# What is being asked
Would you please copy each line below that includes the string "slack"?

# Records supplied
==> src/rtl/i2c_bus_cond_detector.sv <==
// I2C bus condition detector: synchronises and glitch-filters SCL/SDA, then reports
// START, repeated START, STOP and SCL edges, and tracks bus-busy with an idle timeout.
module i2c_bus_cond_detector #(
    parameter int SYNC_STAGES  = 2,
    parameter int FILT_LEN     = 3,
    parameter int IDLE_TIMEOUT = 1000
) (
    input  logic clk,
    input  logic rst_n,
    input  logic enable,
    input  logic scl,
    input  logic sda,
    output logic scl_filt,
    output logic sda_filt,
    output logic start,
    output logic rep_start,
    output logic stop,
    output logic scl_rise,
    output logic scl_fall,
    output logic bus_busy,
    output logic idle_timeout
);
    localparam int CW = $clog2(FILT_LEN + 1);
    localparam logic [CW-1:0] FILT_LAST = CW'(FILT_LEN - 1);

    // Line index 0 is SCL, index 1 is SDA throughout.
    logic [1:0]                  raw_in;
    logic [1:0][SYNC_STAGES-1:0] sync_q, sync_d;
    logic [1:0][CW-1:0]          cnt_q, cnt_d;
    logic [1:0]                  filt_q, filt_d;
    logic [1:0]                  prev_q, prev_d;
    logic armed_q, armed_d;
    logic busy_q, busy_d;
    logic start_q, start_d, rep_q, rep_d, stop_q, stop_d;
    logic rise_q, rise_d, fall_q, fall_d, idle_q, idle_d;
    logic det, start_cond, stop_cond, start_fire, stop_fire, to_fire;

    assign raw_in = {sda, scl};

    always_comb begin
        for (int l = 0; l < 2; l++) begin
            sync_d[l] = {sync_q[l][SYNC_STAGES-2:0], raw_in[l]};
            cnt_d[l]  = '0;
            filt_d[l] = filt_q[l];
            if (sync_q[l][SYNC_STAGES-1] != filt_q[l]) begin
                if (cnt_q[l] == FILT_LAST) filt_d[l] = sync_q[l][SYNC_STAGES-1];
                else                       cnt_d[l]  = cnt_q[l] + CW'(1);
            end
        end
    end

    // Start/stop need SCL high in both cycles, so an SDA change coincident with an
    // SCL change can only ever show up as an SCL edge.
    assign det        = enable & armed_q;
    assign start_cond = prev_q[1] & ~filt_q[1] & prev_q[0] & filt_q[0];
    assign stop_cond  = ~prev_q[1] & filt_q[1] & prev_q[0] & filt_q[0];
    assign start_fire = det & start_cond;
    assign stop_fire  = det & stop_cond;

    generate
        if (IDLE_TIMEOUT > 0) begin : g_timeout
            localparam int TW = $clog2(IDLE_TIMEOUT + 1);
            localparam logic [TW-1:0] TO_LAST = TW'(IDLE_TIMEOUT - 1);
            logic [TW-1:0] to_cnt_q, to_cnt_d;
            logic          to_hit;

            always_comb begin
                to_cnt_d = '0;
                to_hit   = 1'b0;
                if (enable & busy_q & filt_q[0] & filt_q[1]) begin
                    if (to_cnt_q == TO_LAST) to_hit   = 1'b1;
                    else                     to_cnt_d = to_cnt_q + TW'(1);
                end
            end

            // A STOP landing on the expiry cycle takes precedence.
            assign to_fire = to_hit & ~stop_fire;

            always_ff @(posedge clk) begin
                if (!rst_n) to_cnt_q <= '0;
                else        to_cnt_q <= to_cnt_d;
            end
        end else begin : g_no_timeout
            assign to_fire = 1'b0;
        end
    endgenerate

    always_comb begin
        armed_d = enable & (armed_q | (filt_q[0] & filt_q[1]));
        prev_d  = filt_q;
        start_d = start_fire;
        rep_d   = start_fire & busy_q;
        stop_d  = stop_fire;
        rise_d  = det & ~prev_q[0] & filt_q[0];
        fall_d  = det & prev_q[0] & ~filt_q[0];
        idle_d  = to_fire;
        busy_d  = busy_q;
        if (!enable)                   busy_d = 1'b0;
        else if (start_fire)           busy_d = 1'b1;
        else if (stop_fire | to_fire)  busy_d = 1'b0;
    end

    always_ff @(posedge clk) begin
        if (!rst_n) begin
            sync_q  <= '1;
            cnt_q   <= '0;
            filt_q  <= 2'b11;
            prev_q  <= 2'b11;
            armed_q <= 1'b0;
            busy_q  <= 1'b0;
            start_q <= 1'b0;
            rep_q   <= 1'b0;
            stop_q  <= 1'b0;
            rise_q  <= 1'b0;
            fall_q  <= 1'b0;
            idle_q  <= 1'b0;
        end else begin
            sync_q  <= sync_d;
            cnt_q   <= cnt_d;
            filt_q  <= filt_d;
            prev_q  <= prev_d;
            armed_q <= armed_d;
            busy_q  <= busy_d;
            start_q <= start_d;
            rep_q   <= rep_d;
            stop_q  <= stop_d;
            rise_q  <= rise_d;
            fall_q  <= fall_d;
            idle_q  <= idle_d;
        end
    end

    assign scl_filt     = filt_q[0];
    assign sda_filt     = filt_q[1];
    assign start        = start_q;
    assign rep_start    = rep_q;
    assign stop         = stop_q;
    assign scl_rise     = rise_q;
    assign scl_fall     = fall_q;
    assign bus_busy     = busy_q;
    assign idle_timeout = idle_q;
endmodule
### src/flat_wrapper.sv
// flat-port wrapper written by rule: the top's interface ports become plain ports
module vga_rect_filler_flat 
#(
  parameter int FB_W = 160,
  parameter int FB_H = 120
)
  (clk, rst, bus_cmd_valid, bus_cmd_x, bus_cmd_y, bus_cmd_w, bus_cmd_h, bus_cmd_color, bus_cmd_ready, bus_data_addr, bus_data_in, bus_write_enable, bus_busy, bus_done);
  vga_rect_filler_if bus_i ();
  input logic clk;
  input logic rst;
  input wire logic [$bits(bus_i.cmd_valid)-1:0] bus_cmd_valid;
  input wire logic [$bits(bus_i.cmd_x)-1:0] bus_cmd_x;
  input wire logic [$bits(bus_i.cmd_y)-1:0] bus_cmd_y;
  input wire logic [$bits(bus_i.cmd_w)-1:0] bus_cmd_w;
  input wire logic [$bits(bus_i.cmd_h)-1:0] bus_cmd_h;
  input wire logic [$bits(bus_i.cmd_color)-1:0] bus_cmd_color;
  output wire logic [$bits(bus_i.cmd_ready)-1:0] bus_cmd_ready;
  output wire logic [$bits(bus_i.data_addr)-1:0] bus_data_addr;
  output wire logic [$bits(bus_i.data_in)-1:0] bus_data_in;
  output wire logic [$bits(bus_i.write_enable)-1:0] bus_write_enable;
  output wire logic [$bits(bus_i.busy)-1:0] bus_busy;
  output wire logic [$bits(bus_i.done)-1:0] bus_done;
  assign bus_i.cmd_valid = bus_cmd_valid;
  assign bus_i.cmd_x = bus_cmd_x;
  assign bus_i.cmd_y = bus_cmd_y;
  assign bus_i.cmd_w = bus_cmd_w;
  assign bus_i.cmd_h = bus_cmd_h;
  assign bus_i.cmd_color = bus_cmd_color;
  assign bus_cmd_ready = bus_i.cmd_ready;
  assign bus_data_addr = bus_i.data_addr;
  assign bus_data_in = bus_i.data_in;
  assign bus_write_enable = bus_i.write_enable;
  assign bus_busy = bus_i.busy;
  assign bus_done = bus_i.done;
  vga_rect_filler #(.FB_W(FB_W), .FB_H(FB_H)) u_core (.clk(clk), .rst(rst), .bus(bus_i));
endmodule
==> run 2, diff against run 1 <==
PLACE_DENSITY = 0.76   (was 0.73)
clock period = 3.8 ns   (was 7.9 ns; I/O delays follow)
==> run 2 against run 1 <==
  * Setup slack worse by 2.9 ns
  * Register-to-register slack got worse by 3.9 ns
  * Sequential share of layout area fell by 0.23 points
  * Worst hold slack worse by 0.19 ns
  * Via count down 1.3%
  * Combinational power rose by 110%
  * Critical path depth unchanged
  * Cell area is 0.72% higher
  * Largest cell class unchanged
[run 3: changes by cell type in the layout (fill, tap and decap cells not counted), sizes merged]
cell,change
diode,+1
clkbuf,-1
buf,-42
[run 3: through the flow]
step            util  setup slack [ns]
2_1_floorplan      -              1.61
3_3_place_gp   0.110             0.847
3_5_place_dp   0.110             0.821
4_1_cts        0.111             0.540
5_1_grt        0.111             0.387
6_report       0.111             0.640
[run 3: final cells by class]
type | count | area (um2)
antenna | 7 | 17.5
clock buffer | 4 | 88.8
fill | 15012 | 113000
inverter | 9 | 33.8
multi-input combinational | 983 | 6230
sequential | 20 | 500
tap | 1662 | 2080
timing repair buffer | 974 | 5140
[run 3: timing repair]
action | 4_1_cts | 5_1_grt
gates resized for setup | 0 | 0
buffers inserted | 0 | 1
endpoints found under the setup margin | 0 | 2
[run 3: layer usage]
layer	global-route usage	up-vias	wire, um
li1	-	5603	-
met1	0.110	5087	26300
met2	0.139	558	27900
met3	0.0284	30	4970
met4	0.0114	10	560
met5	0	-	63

# Exercise result
  * Setup slack worse by 2.9 ns
  * Register-to-register slack got worse by 3.9 ns
  * Worst hold slack worse by 0.19 ns
step            util  setup slack [ns]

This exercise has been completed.